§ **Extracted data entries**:

-- -- --

**config.mk**
```make
export PLATFORM = sky130hd
export DESIGN_NAME = halfadd_loop_adder
export DESIGN_NICKNAME = d
export VERILOG_FILES = /design/src/rtl/halfadd_loop_adder.sv
export SDC_FILE = /design/constraint.sdc
export NUM_CORES = 1
export LEC_CHECK = 0
export BUFFER_PORTS_ARGS = -buffer_cell sky130_fd_sc_hd__buf_2
export CAP_MARGIN = 20
export CORE_MARGIN = 2
export CORE_UTILIZATION = 54
export CTS_CLUSTER_DIAMETER = 60
export CTS_CLUSTER_SIZE = 28
export DETAILED_ROUTE_END_ITERATION = 6
export HOLD_SLACK_MARGIN = 0.06
export PLACE_DENSITY = 0.81
export SYNTH_ARGS = -nofsm -noshare
export SYNTH_HDL_FRONTEND = slang
export SYNTH_SLANG_ARGS = --single-unit
```
**constraint.sdc**
```tcl
create_clock -name clk -period 2.28 [get_ports clk]
set_input_delay 0.342 -clock clk [delete_from_list [all_inputs] [get_ports clk]]
set_output_delay 0.342 -clock clk [all_outputs]
set_load 0.02 [all_outputs]
```
**src/rtl/halfadd_loop_adder.sv**
```systemverilog
module halfadd_loop_adder #(
  parameter int WIDTH = 8
) (
  input  logic             clk,
  input  logic             rst_n,
  input  logic             req,
  input  logic [WIDTH-1:0] opa,
  input  logic [WIDTH-1:0] opb,
  output logic [WIDTH-1:0] sum,
  output logic             cout,
  output logic             done
);

  localparam int TW = WIDTH + 2;

  logic             sel;
  logic [WIDTH-1:0] sum_q;
  logic [WIDTH-1:0] cry_q;
  logic             cout_q;

  wire [WIDTH-1:0] ha_x = sel ? sum_q : opa;
  wire [WIDTH-1:0] ha_y = sel ? {cry_q[WIDTH-2:0], 1'b0} : opb;

  always_ff @(posedge clk) begin
    if (!rst_n) begin
      sel    <= 1'b0;
      sum_q  <= '0;
      cry_q  <= '0;
      cout_q <= 1'b0;
    end else if (!req) begin
      sel <= 1'b0;
    end else begin
      if (!sel) begin
        sel    <= 1'b1;
        cout_q <= 1'b0;
      end else begin
        cout_q <= cout_q | cry_q[WIDTH-1];
      end
      sum_q <= ha_x ^ ha_y;
      cry_q <= ha_x & ha_y;
    end
  end

  assign sum  = sum_q;
  assign cout = cout_q;
  assign done = sel & ~|cry_q;

  wire [TW-1:0] total = TW'(sum_q) + (TW'(cry_q) << 1) + (TW'(cout_q) << WIDTH);


  load_total_chk: assert property (@(posedge clk) disable iff (!rst_n)
    (!sel && req) |=> (total == (TW'($past(opa)) + TW'($past(opb)))) && !cout_q);


  iter_conserve_chk: assert property (@(posedge clk) disable iff (!rst_n)
    (sel && req) |=> total == $past(total));


  cout_sticky_chk: assert property (@(posedge clk) disable iff (!rst_n)
    (sel && req && cout_q) |=> cout_q);


  drop_clears_chk: assert property (@(posedge clk) disable iff (!rst_n)
    !req |=> !done);


  hold_result_chk: assert property (@(posedge clk) disable iff (!rst_n)
    (done && req) |=> done && $stable(sum) && $stable(cout));

endmodule

```
==> results.json <==
{
  "antenna_cells": 0,
  "grt_antenna_before_repair": 0,
  "reg2reg_from": "sel$_SDFF_PN0_",
  "drtPass1Iterations": 4,
  "die_y_um": 47.1,
  "clkSinkCount": 18,
  "remaining_drc_errors": 0,
  "crit_type": "flop to output port",
  "hold-path-cell-count": 2,
  "cp.required_ps": 1940,
  "dieArea_um2": 2210,
  "fin_skew_ps": 3.03,
  "worst_setup_path_end_kind": "output port",
  "cts_buffer_depth": 2,
  "num_io_pins": 29,
  "setup-violations-final": 0,
  "highest_layer": "met4",
  "p_leak_nw": 0.589,
  "syn_avg_cell_area_um2": 11.5,
  "wl_per_cell_um": 11.7,
  "r2r_cells": 5,
  "dr_wl_met2_um": 739,
  "cp_cell_sequence": "buf_4, and4b_2, buf_2",
  "synthCells": 87,
  "run_status": "complete, no violations",
  "worst_slack_ps": 560,
  "place_congestion": 0.682,
  "seq_area_frac_synth": 0.360,
  "final_net_count": 143,
  "hp-start": "rst_n",
  "cap_violations": 0,
  "reg2reg_slack_ps": 640,
  "cts-hold-fix-buffers": 0,
  "fmax_mhz": 581,
  "synth_warnings": 0,
  "ir_drop_mv": 0.487,
  "hold_viol": 0,
  "grtUsageTotal": 0.171,
  "port_buffers": 28,
  "drt-total-wl_um": 1620,
  "holdPathEnd": "sel$_SDFF_PN0_",
  "worstMarginPinSlew_ps": 512,
  "drt_iter0_drc": 9,
  "power.density_nw_per_um2": 569,
  "fp.dieW_um": 47.1,
  "clkLatencyLatePin_ps": 280,
  "overflow": 0,
  "tns_ps": 0,
  "startpoint_type": "flop",
  "grt_max_degree": 20,
  "post_cts_resized": 0,
  "finalPower_uw": 648,
  "slew_viol_final": 0,
  "multi_input_area_um2": 574,
  "areaGrowthSynthToFinish_pct": 13.9,
  "yosysUniqueCellTypes": 18,
  "period_share": 0.754,
  "cts_tree": "built",
  "grt_pass1_vias": 671,
  "via_per_inst": 4.87,
  "m1WireLength_um": 795,
  "dp_slack_ps": 659,
  "maxSlewHeadroom": 0.659,
  "cts-buffers-inserted": 3,
  "cp_slowest_stage_delay_ps": 410,
  "fin_crit_ps": 1720,
  "cts_setup_buffers": 0,
  "drive_above_1_share": 0.430,
  "arrival_ps": 1380,
  "yosys.area.top_type_share": 0.360,
  "dp_hpwl_um": 1210,
  "htree_levels": 1,
  "worst_r2r_endpoint": "sum[4]$_SDFFE_PN0P_",
  "syn-cell-area_um2": 1000,
  "syn-num-nets": 114,
  "synth_top_cell_by_area": "dfxtp_1",
  "vias": 677,
  "core_area_um2": 1730,
  "initial_utilization": 0.580,
  "met3_length_um": 75,
  "rows": 15,
  "grt_pass1_wl_um": 2660,
  "seqCellArea_um2": 360,
  "rsz0062_at_grt": "false",
  "clkTransAtPathRegs_ps": 90,
  "cts_root_buf": "clkbuf_4",
  "worstPathMaxFanout": 14,
  "synth_area_leaders": "dfxtp_1 (36%), mux2i_1 (16%), mux2_4 (12%)",
  "ys_ff_latch": 18,
  "hp-class": "input pin to flop",
  "num-fill-cells": 160,
  "antenna_left": 0,
  "cpMaxStageDelayCell": "dfxtp_1"
}
cells by family after synthesis:
| kind of cell | Yosys count | share of synthesized area |
|---|---|---|
| adders and majority gates | 8 | 0.100 |
| AOI/OAI and AO/OA | 1 | 0.00500 |
| and+or+nand+nor | 23 | 0.110 |
| DFF | 18 | 0.360 |
| buffers and inverters | 6 | 0.0662 |
| muxes | 31 | 0.359 |
flip-flops by register name, summed over array words and instances, names as in the netlist:
register	flops
sum	8
sel	1
cout	1
cry_q	8
where the power goes:
part / internal, mW / switching (mW) / leakage [nW]
logic: 0.0799 / 0.0718 / 0.427
registers: 0.334 / 0.0139 / 0.147
clock network: 0.0612 / 0.0873 / 0.0138
metal layers:
layer / up-vias / GRT usage
met3: 2 / 0.0231
met5: - / 0
met2: 17 / 0.288
met1: 301 / 0.222
met4: 0 / 0.0667
li1: 357 / -
critical path: cells and delay by family (launching register included):
kind | cells | cell delay, ps
buf+inv | 2 | 430
flops | 1 | 410
simple gates | 1 | 250
cell usage after synthesis:
cell type / instances
and2b_1: 1
mux2_2: 7
and2b_2: 1
nor2_1: 16
nor4_1: 1
mux2i_1: 16
nor3_1: 2
and2_1: 1
and4b_2: 1
buf_8: 1
a21oi_1: 1
buf_12: 1
buf_2: 1
buf_6: 2
ha_1: 8
mux2_4: 8
dfxtp_1: 18
clkinv_1: 1
how the worst max path moves through the flow:
stage	slack, ps	start	to	cells after the start
after floorplan	870	sel$_SDFF_PN0_	sum[2]$_SDFFE_PN0P_	6
after global placement	700	sel$_SDFF_PN0_	sum[4]$_SDFFE_PN0P_	5
after detailed placement	660	sel$_SDFF_PN0_	sum[5]$_SDFFE_PN0P_	5
after CTS	540	sel$_SDFF_PN0_	done	3
after global routing	470	sel$_SDFF_PN0_	done	3
final	560	sel$_SDFF_PN0_	done	3
stage by stage:
stage	instances	util	cell area (um^2)	hold slack, ps
2_1_floorplan	87	-	1000	469
3_3_place_gp	136	0.647	1120	484
3_5_place_dp	136	0.647	1120	503
4_1_cts	139	0.660	1140	273
5_1_grt	139	0.660	1140	286
6_report	139	0.660	1140	283
final cells by class:
class / instances / share of cell area
clock buffer: 3 / 0.0198
inverter: 1 / 0.00329
multi-input combinational: 63 / 0.504
sequential: 18 / 0.316
tap: 25 / 0.0274
timing repair buffer: 29 / 0.130
cell usage in the layout (no fill, tap or decap), drive strengths merged:
cell    Yosys  routed
buf         5      29
dfxtp      18      18
mux2i      16      16
nor2       16      16
mux2       15      15
ha          8       8
clkbuf      0       3
nor3        2       2
and2b       2       2
nor4        1       1
and4b       1       1
clkinv      1       1
and2        1       1
a21oi       1       1
Note: power is estimated with default switching activity, not from simulation.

-- -- --

Out of the records above, pull the lines that include the word "past".

    (!sel && req) |=> (total == (TW'($past(opa)) + TW'($past(opb)))) && !cout_q);
    (sel && req) |=> total == $past(total));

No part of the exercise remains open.